LAHORE: Pakistan has become a major market for smuggled and sub-standard aphrodisiacs in the absence of regulation of import, manufacturing, supply and sale of such drugs.
Every drug must undergo rigorous testing before it is introduced into the market. However, sexual enhancement drugs, both smuggled and locally manufactured, are being sold in the country without clinical trials.
These drugs are sold over the counter in the form of pills, capsules, drops, sprays, syrups, food supplements and tonics, a Lahore-based wholesale dealer told Dawn.
He said Indian and Chinese aphrodisiacs were widely available in Pakistan, reaching here via Afghanistan, and fetching the sellers ‘blind’ margins amid high demand.
Doctors and pharmacists say 70pc of these drugs are sub-standard and warn that self-medication and over-the-counter sale is a serious threat to the users’ health. Besides the health factor, there is money to be earned here, provided the government is willing to regulate the sex drugs business.
Noor Mohammad Mehr, a pharmacist with additional training in law, cites a study conducted in 2012-13. The study put the total annual value of sexual enhancement drugs in the country at Rs1.3 billion.
The report was compiled by a Lahore-based non-governmental organisation – Medicare Health Foundation.
Mehr says there are some 30 brands that have ‘captured’ the market of sexual enhancement drugs. A majority of them are smuggled through Afghanistan. “Apart from this, the pack of local manufacturers of allopathic sexual enhancement drugs is led by two Karachi-based pharmaceutical companies.”
In addition to a wide range of allopathic medicines, freely available in the market are homoeopathic and herbal varieties.
“There are an estimated 30,000 unregistered herbal medicine companies operating in Pakistan and almost 90 per cent of them are selling ‘powerful herbal sex medicines’,” Mehr told Dawn.
Peshawar and Quetta are said to be the hub of smuggled sex drugs. Swat, Charsadda, Karachi, Lahore and some regions in the federally administered tribal areas (Fata) are some of the places where 'sub-standard’ sex medicines are being manufactured in large quantities.
“In 2005 a leading multinational pharmaceutical company tried to get a sex medicine approved in Pakistan, but the scheme was deferred by the federal government after an outcry by religious scholars, who declared the business un-Islamic,” Noor Mehr recalled.

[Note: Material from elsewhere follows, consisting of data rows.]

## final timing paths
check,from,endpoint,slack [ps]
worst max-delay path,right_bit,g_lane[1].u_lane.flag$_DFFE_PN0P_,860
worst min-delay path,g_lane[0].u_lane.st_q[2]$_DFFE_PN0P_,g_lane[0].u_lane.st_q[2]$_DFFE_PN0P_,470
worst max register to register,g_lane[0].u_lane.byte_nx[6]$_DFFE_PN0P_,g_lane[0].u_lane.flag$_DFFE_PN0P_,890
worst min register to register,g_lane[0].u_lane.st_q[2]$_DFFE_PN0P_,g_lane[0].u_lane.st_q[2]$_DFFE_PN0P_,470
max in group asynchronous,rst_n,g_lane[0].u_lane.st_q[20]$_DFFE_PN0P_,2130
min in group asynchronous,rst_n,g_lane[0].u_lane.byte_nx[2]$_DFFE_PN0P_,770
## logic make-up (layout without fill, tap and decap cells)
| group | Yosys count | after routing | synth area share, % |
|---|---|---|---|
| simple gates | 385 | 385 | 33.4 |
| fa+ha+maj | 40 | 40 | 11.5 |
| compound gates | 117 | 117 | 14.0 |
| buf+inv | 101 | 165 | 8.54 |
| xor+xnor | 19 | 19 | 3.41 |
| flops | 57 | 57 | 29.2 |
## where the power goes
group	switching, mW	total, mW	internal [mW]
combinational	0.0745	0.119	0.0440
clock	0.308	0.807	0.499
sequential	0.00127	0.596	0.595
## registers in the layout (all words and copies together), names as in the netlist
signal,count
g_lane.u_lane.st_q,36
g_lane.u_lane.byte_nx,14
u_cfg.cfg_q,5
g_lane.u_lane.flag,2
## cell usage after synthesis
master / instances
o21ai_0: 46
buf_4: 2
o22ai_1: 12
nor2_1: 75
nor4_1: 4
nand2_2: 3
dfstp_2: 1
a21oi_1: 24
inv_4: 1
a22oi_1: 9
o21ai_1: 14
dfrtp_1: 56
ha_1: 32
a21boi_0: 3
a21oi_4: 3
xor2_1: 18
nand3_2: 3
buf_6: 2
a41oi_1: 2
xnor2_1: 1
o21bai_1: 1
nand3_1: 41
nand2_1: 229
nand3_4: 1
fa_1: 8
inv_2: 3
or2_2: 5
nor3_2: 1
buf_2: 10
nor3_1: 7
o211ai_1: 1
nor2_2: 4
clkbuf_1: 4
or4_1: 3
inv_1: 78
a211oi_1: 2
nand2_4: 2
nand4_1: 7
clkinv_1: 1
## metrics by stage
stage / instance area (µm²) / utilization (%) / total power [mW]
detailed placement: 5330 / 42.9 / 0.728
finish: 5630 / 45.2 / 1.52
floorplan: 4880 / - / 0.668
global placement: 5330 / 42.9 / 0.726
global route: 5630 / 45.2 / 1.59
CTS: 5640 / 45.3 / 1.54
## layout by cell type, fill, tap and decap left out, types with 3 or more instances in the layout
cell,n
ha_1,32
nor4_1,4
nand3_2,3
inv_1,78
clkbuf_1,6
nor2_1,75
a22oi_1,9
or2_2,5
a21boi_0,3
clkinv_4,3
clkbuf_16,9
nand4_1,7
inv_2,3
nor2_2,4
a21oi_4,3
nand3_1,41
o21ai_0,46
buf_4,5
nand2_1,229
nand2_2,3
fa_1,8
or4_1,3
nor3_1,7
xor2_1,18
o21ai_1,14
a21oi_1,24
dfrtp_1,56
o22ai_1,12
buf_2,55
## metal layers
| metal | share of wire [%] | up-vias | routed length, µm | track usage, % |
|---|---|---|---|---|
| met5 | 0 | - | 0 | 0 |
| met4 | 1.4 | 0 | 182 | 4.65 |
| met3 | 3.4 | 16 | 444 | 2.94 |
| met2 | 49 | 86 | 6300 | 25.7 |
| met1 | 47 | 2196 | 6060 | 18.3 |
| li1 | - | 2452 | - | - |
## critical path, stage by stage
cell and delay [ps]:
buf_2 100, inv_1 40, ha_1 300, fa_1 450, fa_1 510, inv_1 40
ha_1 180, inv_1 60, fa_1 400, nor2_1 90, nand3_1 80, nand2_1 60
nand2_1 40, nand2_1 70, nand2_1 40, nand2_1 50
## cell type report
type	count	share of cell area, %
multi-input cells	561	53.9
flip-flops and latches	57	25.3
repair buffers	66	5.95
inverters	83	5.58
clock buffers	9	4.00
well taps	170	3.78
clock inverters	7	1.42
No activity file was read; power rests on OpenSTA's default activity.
## src/rtl/irqmux_pkg.sv

```systemverilog
package irqmux_pkg;

  // Width of the channel index carried in the strobe bundle
  localparam int CHAN_IDX_W = 6;

  // Window layout: 0x40 bytes per channel
  localparam int WIN_SHIFT = 6;
  localparam logic [WIN_SHIFT-1:0] ENABLE_OFS  = 6'h10;
  localparam logic [WIN_SHIFT-1:0] PENDING_OFS = 6'h20;

  typedef struct packed {
    logic                  enWr;    // load the selected enable register
    logic                  enRd;    // return the selected enable register
    logic                  pendRd;  // return the selected pending word
    logic [CHAN_IDX_W-1:0] chan;    // selected channel
  } regStrobe_t;

endpackage

```

## src/rtl/irqmux_sync.sv

```systemverilog
module irqmux_sync #(
  parameter int WIDTH  = 32,
  parameter int STAGES = 2
) (
  input  logic             clk,
  input  logic             rstN,
  input  logic [WIDTH-1:0] asyncIn,
  output logic [WIDTH-1:0] syncOut
);

  logic [WIDTH-1:0] stageQ [STAGES];

  generate
    for (genvar s = 0; s < STAGES; s++) begin : gStage
      if (s == 0) begin : gFirst
        always_ff @(posedge clk or negedge rstN) begin
          if (!rstN) stageQ[s] <= '0;
          else       stageQ[s] <= asyncIn;
        end
      end else begin : gNext
        always_ff @(posedge clk or negedge rstN) begin
          if (!rstN) stageQ[s] <= '0;
          else       stageQ[s] <= stageQ[s-1];
        end
      end
    end
  endgenerate

  assign syncOut = stageQ[STAGES-1];

endmodule

```

## src/rtl/irqmux_ctrl.sv

```systemverilog
module irqmux_ctrl
  import irqmux_pkg::*;
#(
  parameter int NUM_CHAN = 8,
  parameter int ADDR_W   = 12
) (
  input  logic              regWrEn,
  input  logic [ADDR_W-1:0] regAddr,
  output regStrobe_t        strobe
);

  localparam int FIELD_W = ADDR_W - WIN_SHIFT;

  logic [FIELD_W-1:0]   chanField;
  logic [WIN_SHIFT-1:0] winOfs;
  logic                 chanValid;
  logic                 hitEnable;
  logic                 hitPending;

  assign chanField  = regAddr[ADDR_W-1:WIN_SHIFT];
  assign winOfs     = regAddr[WIN_SHIFT-1:0];
  assign chanValid  = int'(chanField) < NUM_CHAN;
  assign hitEnable  = chanValid && (winOfs == ENABLE_OFS);
  assign hitPending = chanValid && (winOfs == PENDING_OFS);

  always_comb begin
    strobe        = '0;
    strobe.enWr   = regWrEn && hitEnable;
    strobe.enRd   = hitEnable;
    strobe.pendRd = hitPending;
    strobe.chan   = CHAN_IDX_W'(chanField);
  end

endmodule

```

## src/rtl/irqmux_datapath.sv

```systemverilog
module irqmux_datapath
  import irqmux_pkg::*;
#(
  parameter int NUM_CHAN = 8,
  parameter int NUM_SRC  = 32,
  parameter int DATA_W   = 32
) (
  input  logic                         clk,
  input  logic                         rstN,
  input  regStrobe_t                   strobe,
  input  logic [DATA_W-1:0]            regWrData,
  input  logic [NUM_SRC-1:0]           srcSync,
  output logic [DATA_W-1:0]            regRdData,
  output logic [NUM_CHAN-1:0]          chanIrq,
  output logic [NUM_CHAN*NUM_SRC-1:0]  enFlat
);

  logic [NUM_SRC-1:0] enReg   [NUM_CHAN];
  logic [NUM_SRC-1:0] pendVec [NUM_CHAN];
  logic [NUM_CHAN-1:0] irqQ;

  generate
    for (genvar c = 0; c < NUM_CHAN; c++) begin : gChan
      logic selMe;
      assign selMe = (strobe.chan == CHAN_IDX_W'(c));

      always_ff @(posedge clk or negedge rstN) begin
        if (!rstN)                    enReg[c] <= '0;
        else if (strobe.enWr && selMe) enReg[c] <= regWrData[NUM_SRC-1:0];
      end

      assign pendVec[c] = srcSync & enReg[c];

      always_ff @(posedge clk or negedge rstN) begin
        if (!rstN) irqQ[c] <= 1'b0;
        else       irqQ[c] <= |pendVec[c];
      end

      assign enFlat[c*NUM_SRC +: NUM_SRC] = enReg[c];
    end
  endgenerate

  always_comb begin
    regRdData = '0;
    for (int c = 0; c < NUM_CHAN; c++) begin
      if (strobe.chan == CHAN_IDX_W'(c)) begin
        if (strobe.enRd)   regRdData = DATA_W'(enReg[c]);
        if (strobe.pendRd) regRdData = DATA_W'(pendVec[c]);
      end
    end
  end

  assign chanIrq = irqQ;

endmodule

```

## src/rtl/irq_fanout_mux.sv

```systemverilog
module irq_fanout_mux
  import irqmux_pkg::*;
#(
  parameter int NUM_CHAN    = 8,
  parameter int NUM_SRC     = 32,
  parameter int ADDR_W      = 12,
  parameter int DATA_W      = 32,
  parameter int SYNC_STAGES = 2
) (
  input  logic                clk,
  input  logic                rstN,
  input  logic [NUM_SRC-1:0]  srcIrq,
  input  logic [ADDR_W-1:0]   regAddr,
  input  logic                regWrEn,
  input  logic [DATA_W-1:0]   regWrData,
  output logic [DATA_W-1:0]   regRdData,
  output logic [NUM_CHAN-1:0] chanIrq
);

  regStrobe_t                  strobe;
  logic [NUM_SRC-1:0]          srcSync;
  logic [NUM_CHAN*NUM_SRC-1:0] enFlat;

  irqmux_sync #(.WIDTH(NUM_SRC), .STAGES(SYNC_STAGES)) uSync (
    .clk     (clk),
    .rstN    (rstN),
    .asyncIn (srcIrq),
    .syncOut (srcSync)
  );

  irqmux_ctrl #(.NUM_CHAN(NUM_CHAN), .ADDR_W(ADDR_W)) uCtrl (
    .regWrEn (regWrEn),
    .regAddr (regAddr),
    .strobe  (strobe)
  );

  irqmux_datapath #(.NUM_CHAN(NUM_CHAN), .NUM_SRC(NUM_SRC), .DATA_W(DATA_W)) uData (
    .clk       (clk),
    .rstN      (rstN),
    .strobe    (strobe),
    .regWrData (regWrData),
    .srcSync   (srcSync),
    .regRdData (regRdData),
    .chanIrq   (chanIrq),
    .enFlat    (enFlat)
  );

endmodule

```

He said applications from eight pharmaceutical companies, including a multinational firm, are still pending with the federal government for registration of sex drugs.
Health hazards
Dr Ikram Ghouri, a physician at the Shaikh Zayed Hospital, Lahore, says “excessive use of drugs for sexual enhancement can lead to heart attack or chronic renal failure”.
He says qualified doctors always discourage the use of medicines for sexual enhancement without a medical history or proper clinical investigation.
According to him, a majority of such medicines available in the local market are dangerous for kidney.
“Around five out of one hundred cases of chronic renal failure in Pakistan are because of frequent use of sub-standard sex drugs which are mostly available in the name of herbal medicines,” Dr Ghouri said.
“A doctor normally recommends tests to know hormone deficiency, which is the only proper way to improve sexual desire and at the same, avoid risk of adverse effects on health. The use of sex medicines without any medical or scientific reasons is against the principles or medical ethics,” Dr Ghouri added.
According to the doctor, often metal is used in making herbal sex drugs and a popular variety of this type is kushta. “Kushta is extremely dangerous for users who have cardiac diseases or blood pressure history. In cases of cardiac and blood pressure patients, a prescription of even globally recommended sexual drugs must be accompanied by strict medical advice.”